Without the weight of first-viewing expectations, certain scenes—the rapturous ending, especially—made much more of an impression. (Though the letter and voiceover is still exhibit A for why trailers suck; I'd only seen it about thrice, all during multiplex previews, and yet I practically had the "incorrect" order of the phrases committed to memory, which made the actual letter feel a tad strange.) At the same time, the scenes that didn't quite work the first time—the ones with Richard; Carol's first discussion with the lawyer; Harge confronting Abby—came across as far more leaden. The issue, it seems, is that the film is almost too direct at times. (None of the archness of Far From Heaven is present.) Like Haynes (who excels when not telling a story straight—pun kind of intended), the film is at its best when balancing multiple layers: e.g. the stark differences in Mara's and Blanchett's acting styles; the tension between Nagy's/Highsmith's terse, pared down dialogue ("flung out of space"), Lachman's cinematography, and Burwell's expressive score; the space between truncated gestures and the underlying passion.

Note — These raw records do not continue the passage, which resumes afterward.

`src/rtl/uart_tx_arbiter_pkg.sv`:
```
// uart_tx_arbiter_pkg
//   Shared constants for the UART TX arbiter slice: ASCII codes used for the
//   idle data value and the CR/LF packet suffix, the FSM state encoding, and
//   the internal sum width used by the round-robin picker.
package uart_tx_arbiter_pkg;

  localparam logic [7:0] ASCII_CR = 8'h0D;
  localparam logic [7:0] ASCII_LF = 8'h0A;
  localparam logic [7:0] ASCII_SP = 8'h20;

  localparam logic [1:0] ST_IDLE    = 2'd0;
  localparam logic [1:0] ST_PASS    = 2'd1;
  localparam logic [1:0] ST_SEND_CR = 2'd2;
  localparam logic [1:0] ST_SEND_LF = 2'd3;

  typedef enum logic [1:0] {
    S_IDLE    = ST_IDLE,
    S_PASS    = ST_PASS,
    S_SEND_CR = ST_SEND_CR,
    S_SEND_LF = ST_SEND_LF
  } state_t;

  // last_grant + offset stays below 2*NUM_SRC <= 16, so 5 bits always suffice.
  localparam int RR_SUM_W = 5;

endpackage

```
`src/rtl/uart_tx_arbiter_rr_pick.sv`:
```
// uart_tx_arbiter_rr_pick
//   Combinational round-robin picker. Scans the request vector starting at
//   last_grant+1 (wrapping modulo NUM_SRC) and returns the first requester.
// Ports:
//   req        in  NUM_SRC  request vector
//   last_grant in  ID_W     most recently granted index (lowest priority)
//   valid      out 1        at least one request present
//   idx        out ID_W     selected index (0 when valid is low)
module uart_tx_arbiter_rr_pick
  import uart_tx_arbiter_pkg::*;
#(
  parameter int NUM_SRC = 2,
  parameter int ID_W    = 1
) (
  input  logic [NUM_SRC-1:0] req,
  input  logic [ID_W-1:0]    last_grant,
  output logic               valid,
  output logic [ID_W-1:0]    idx
);

  localparam int SW = RR_SUM_W;

  // cand[k] is the index examined at priority position k (k=0 is highest).
  logic [SW-1:0] cand [NUM_SRC];

  genvar gi;
  generate
    for (gi = 0; gi < NUM_SRC; gi++) begin : g_cand
      logic [SW-1:0] sum;
      assign sum       = SW'(last_grant) + SW'(gi + 1);
      assign cand[gi]  = (sum >= SW'(NUM_SRC)) ? (sum - SW'(NUM_SRC)) : sum;
    end
  endgenerate

  // Walk priority positions from lowest to highest so the highest-priority
  // hit is the one left standing.
  always_comb begin
    valid = 1'b0;
    idx   = '0;
    for (int k = NUM_SRC - 1; k >= 0; k--) begin
      for (int j = 0; j < NUM_SRC; j++) begin
        if (req[j] && (cand[k] == SW'(j))) begin
          valid = 1'b1;
          idx   = ID_W'(j);
        end
      end
    end
  end

endmodule

```
`src/rtl/uart_tx_arbiter.sv`:
```
// uart_tx_arbiter
//   Packet-level round-robin arbiter sharing one UART TX write port between
//   NUM_SRC byte sources. Locks onto one source for a full packet, then
//   optionally appends CR LF before re-arbitrating.
// Ports:
//   clk, reset          clock and synchronous active-high reset
//   src_valid/data/last per-source byte stream (data at [8*i+7:8*i])
//   src_ready           per-source accept (valid & ready transfers a byte)
//   tx_full             UART TX FIFO full
//   wr_uart, w_data     one-cycle write strobe and byte to the UART
//   busy                registered, high in any state other than IDLE
//   grant_id            registered index of the current/most recent grant
module uart_tx_arbiter
  import uart_tx_arbiter_pkg::*;
#(
  parameter int NUM_SRC     = 2,
  parameter bit APPEND_CRLF = 1'b1,
  parameter int ID_W        = 1
) (
  input  logic                 clk,
  input  logic                 reset,
  input  logic [NUM_SRC-1:0]   src_valid,
  input  logic [8*NUM_SRC-1:0] src_data,
  input  logic [NUM_SRC-1:0]   src_last,
  output logic [NUM_SRC-1:0]   src_ready,
  input  logic                 tx_full,
  output logic                 wr_uart,
  output logic [7:0]           w_data,
  output logic                 busy,
  output logic [ID_W-1:0]      grant_id
);

  state_t            state_reg, state_next;
  logic [ID_W-1:0]   grant_id_reg, grant_id_next;
  logic [ID_W-1:0]   last_grant_reg, last_grant_next;
  logic              busy_reg;

  logic              pick_valid;
  logic [ID_W-1:0]   pick_idx;

  logic [NUM_SRC-1:0] grant_hot;
  logic [7:0]         data_arr [NUM_SRC];
  logic [7:0]         sel_data;
  logic               sel_valid;
  logic               sel_last;

  uart_tx_arbiter_rr_pick #(
    .NUM_SRC (NUM_SRC),
    .ID_W    (ID_W)
  ) u_rr_pick (
    .req        (src_valid),
    .last_grant (last_grant_reg),
    .valid      (pick_valid),
    .idx        (pick_idx)
  );

  // One-hot decode of the registered grant; drives the data/valid/last mux
  // without a variable-width index into the source buses.
  genvar gi;
  generate
    for (gi = 0; gi < NUM_SRC; gi++) begin : g_src
      assign grant_hot[gi] = (grant_id_reg == ID_W'(gi));
      assign data_arr[gi]  = src_data[8*gi +: 8];
    end
  endgenerate

  assign sel_valid = |(grant_hot & src_valid);
  assign sel_last  = |(grant_hot & src_last);

  always_comb begin
    sel_data = '0;
    for (int i = 0; i < NUM_SRC; i++) begin
      sel_data = sel_data | (data_arr[i] & {8{grant_hot[i]}});
    end
  end

  // State and grant registers. busy follows the next state so it is high on
  // exactly the cycles the FSM sits outside IDLE.
  always_ff @(posedge clk) begin
    if (reset) begin
      state_reg      <= S_IDLE;
      grant_id_reg   <= '0;
      last_grant_reg <= ID_W'(NUM_SRC - 1);
      busy_reg       <= 1'b0;
    end else begin
      state_reg      <= state_next;
      grant_id_reg   <= grant_id_next;
      last_grant_reg <= last_grant_next;
      busy_reg       <= (state_next != S_IDLE);
    end
  end

  // Next-state logic.
  always_comb begin
    state_next      = state_reg;
    grant_id_next   = grant_id_reg;
    last_grant_next = last_grant_reg;
    case (state_reg)
      S_IDLE: begin
        if (pick_valid) begin
          grant_id_next   = pick_idx;
          last_grant_next = pick_idx;
          state_next      = S_PASS;
        end
      end
      S_PASS: begin
        // The lock holds through valid gaps; only an accepted last byte exits.
        if (sel_valid && !tx_full && sel_last) begin
          state_next = APPEND_CRLF ? S_SEND_CR : S_IDLE;
        end
      end
      S_SEND_CR: if (!tx_full) state_next = S_SEND_LF;
      S_SEND_LF: if (!tx_full) state_next = S_IDLE;
      default:   state_next = S_IDLE;
    endcase
  end

  // Output logic.
  always_comb begin
    wr_uart   = 1'b0;
    src_ready = '0;
    w_data    = ASCII_SP;
    case (state_reg)
      S_PASS: begin
        src_ready = grant_hot & {NUM_SRC{~tx_full}};
        wr_uart   = sel_valid & ~tx_full;
        w_data    = sel_data;
      end
      S_SEND_CR: begin
        wr_uart = ~tx_full;
        w_data  = ASCII_CR;
      end
      S_SEND_LF: begin
        wr_uart = ~tx_full;
        w_data  = ASCII_LF;
      end
      default: ;
    endcase
  end

  assign busy     = busy_reg;
  assign grant_id = grant_id_reg;

endmodule

```
`config.mk`:
```
export PLATFORM = sky130hd
export DESIGN_NAME = uart_tx_arbiter
export DESIGN_NICKNAME = d
export VERILOG_FILES = /design/src/rtl/uart_tx_arbiter_pkg.sv /design/src/rtl/uart_tx_arbiter_rr_pick.sv /design/src/rtl/uart_tx_arbiter.sv
export SDC_FILE = /design/constraint.sdc
export NUM_CORES = 1
export LEC_CHECK = 0
export ABC_AREA = 0
export BUFFER_PORTS_ARGS = -buffer_cell sky130_fd_sc_hd__buf_2
export CORE_MARGIN = 2
export CORE_UTILIZATION = 32
export CTS_CLUSTER_SIZE = 12
export DETAILED_ROUTE_END_ITERATION = 16
export GPL_TIMING_DRIVEN = 0
export PLACE_DENSITY = 0.82
export SETUP_SLACK_MARGIN = 0.05
export SKIP_CTS_REPAIR_TIMING = 1
export SLEW_MARGIN = 20
export SYNTH_ARGS = -nofsm -noshare
export SYNTH_HDL_FRONTEND = slang
export SYNTH_SLANG_ARGS = --single-unit
export TNS_END_PERCENT = 50
```
`constraint.sdc`:
```
create_clock -name clk -period 1.2 [get_ports clk]
set_input_delay 0.24 -clock clk [delete_from_list [all_inputs] [get_ports clk]]
set_output_delay 0.24 -clock clk [all_outputs]
set_load 0.1 [all_outputs]
```
==> impl_metrics.ini <==
[timing]
hold_ws_ns = 0.228
max_freq_mhz = 601
finalSetupViolCount = 14
fin_crit_ns = 1.66
rsz0062_at_grt = true
relSlewSlack_pct = 68.1
hold_viol = 0
fin_crit_sh_pct = 139
finalSetupTns_ns = -4.69
fin_skew_ns = 0.00688
final_max_slew_viol_count = 0
worst_slew_pin_slew_ns = 0.482
setup_ws_ns = -0.463

[synthesis]
yosysTopAreaCell = dfxtp_1
seq_area_frac_synth_pct = 23.5
syn_avg_cell_area_um2 = 7.88
synth-seq-cells = 5
synth_cell_types = 21
syn_area_um2 = 425
synth_area_leaders = dfxtp_1, mux2i_1, nor2_1
synth_nets = 77
ys_warn_count = 0
synth_top_area_share_pct = 23.5
netlist_instances = 54

[route]
drt-pass1-iter-count = 4
wire_per_inst_um = 20.5
drcViolationCount = 0
drt_iter0_markers = 26
postRouteAntennaNets = 0
vias = 672
viasPerCell = 6.17
wl_um = 2230

[final_layout]
stdcell_count = 109
layout_commonest_cell = buf_2
final_cell_mix = buf_2, buf_12, mux2i_4
seqCellArea_um2 = 105
finalNetCount = 118
largest_reg_flops = 2
num_antenna_cells = 0
areaGrowthSynthToFinish_pct = 155
fillCellCount = 57
drive_gt1_share_pct = 75.5
multi_input_area_um2 = 508

[setup_path]
crit_path_top_delay_cell = dfxtp_4
path_buf_inv = 3
cp_common_cell = buf_12
cp-startpoint = grant_id$_SDFFE_PP0P_
cp_data_required_time_ns = 0.96
reg2reg_from = state_reg[1]$_SDFF_PP0_
path_max_fanout = 8
endpoint_kind = output pin
cpLargestDelayFamily = buffers and inverters
crit_path_max_incr_delay_ns = 0.34
crit_type = reg2out
start_kind = flip-flop
cp_cell_sequence = buf_8 -> buf_12 -> mux2i_4 -> o21ai_4 -> buf_12
arrival_ns = 1.42

[placed_design]
io_buffers = 35
gp_congestion = 0.774
hpwl_um = 985
dp.cells = 104
post-place-ws_ns = -0.450

[cts]
cts_sinks = 5
clkTransAtPathRegs_ns = 0.04
clock_latency_ns = 0.24
cts_tree = done
cts_max_path_buffers = 2
cts_buffers = 3
root_buffer = clkbuf_4
htree_levels = 1

[outcome]
violations = setup timing
status = finished, violations left

[floorplanning]
start_util_pct = 33.5
rows = 13
dieArea_um2 = 1640
die_w_um = 40.5
io_pins = 36
core_area_um2 = 1270
die_h_um = 40.5

[hold_path]
holdCritStartpoint = reset
hp-class = in2reg

[global_route]
grt_first_pass_wirelength_um = 1930
grt-ovfl-total = 0
antenna_found_initial = 0
grt_pass1_vias = 471
grt.total_usage_pct = 17.9
grt_max_degree = 11

[power]
ir_drop_mv = 0.852
leakagePower_nw = 0.411
pwr_density_cell_nw_per_um2 = 1080
p_total_mw = 1.17

[job]
maxCapViolCount = 0
-- worst reg2reg max path, cell delays in order (launching register included) --
cell      delay [ns]
dfxtp_1         0.39
buf_4           0.26
a211oi_1        0.08
a311oi_1        0.28
a211oi_1        0.10
-- area by class of cell --
| type | instances | area share (%) |
|---|---|---|
| Sequential cell | 5 | 9.68 |
| Multi-Input combinational cell | 43 | 46.8 |
| Buffer | 4 | 5.30 |
| Timing Repair Buffer | 36 | 33.1 |
| Clock buffer | 4 | 2.42 |
| Tap cell | 15 | 1.73 |
| Inverter | 2 | 1.04 |
-- worst paths after layout --
path / end / slack [ns] / depth (start not counted)
max: w_data[2] / -0.46 / 5
min: grant_id$_SDFFE_PP0P_ / 0.23 / 2
max reg2reg: state_reg[0]$_SDFF_PP0_ / -0.05 / 4
min reg2reg: last_grant_reg$_SDFFE_PP1P_ / 0.52 / 1
-- cells by family after synthesis --
group                  Yosys count  share of synthesized area (%)
AOI/OAI and AO/OA               15                           23.8
buffers and inverters            6                           7.94
DFF                              5                           23.5
muxes                           10                           24.1
and+or+nand+nor                 18                           20.6
-- cells in the mapped netlist, drive strengths merged --
cell and number:
nor2 8, nand2 5, buf 4, nor3b 1, a221oi 1, nor3 1
a2111o 1, a311oi 1, a211oi 2, a211o 1, a32oi 1, nand2b 1
dfxtp 5, a21oi 5, mux2 2, nor4b 1, o21ai 3, or3b 1
mux2i 8, inv 2
-- power by group --
part / switching (mW) / internal [mW]
Sequential: 0.0100 / 0.180
Clock: 0.0727 / 0.126
Combinational: 0.489 / 0.296
Total: 0.572 / 0.602
-- per-stage QoR --
step | area, um^2 | util, %
2_1_floorplan | 557 | -
3_3_place_gp | 751 | 59.2
3_5_place_dp | 751 | 59.2
4_1_cts | 777 | 61.2
5_1_grt | 1090 | 85.6
6_report | 1090 | 85.6
-- per-layer routing --
layer | up-vias | track usage, % | part of all wire (%)
met2 | 42 | 30.6 | 57
met5 | - | 0 | 0
met1 | 333 | 20.5 | 31
met3 | 15 | 3.33 | 7.1
met4 | 0 | 10.0 | 5.3
li1 | 282 | - | -
Note: power is estimated with default switching activity, not from simulation.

When the directness takes over though, as it frequently does, the film stops cold in its tracks. It's not that the directness doesn't work per se (Blanchett's "We're not ugly people" speech is extremely straightforward but still fantastic), it's that it throws off the very specific, practically dreamlike rhythms of the film. Consequently, rapture is more intermittent than sustained. Still, the totality is such a wondrously textured haze, that even if it didn't grab me so much as just wash over me, the experience was certainly something. It says a lot that I wouldn't at all mind seeing it again.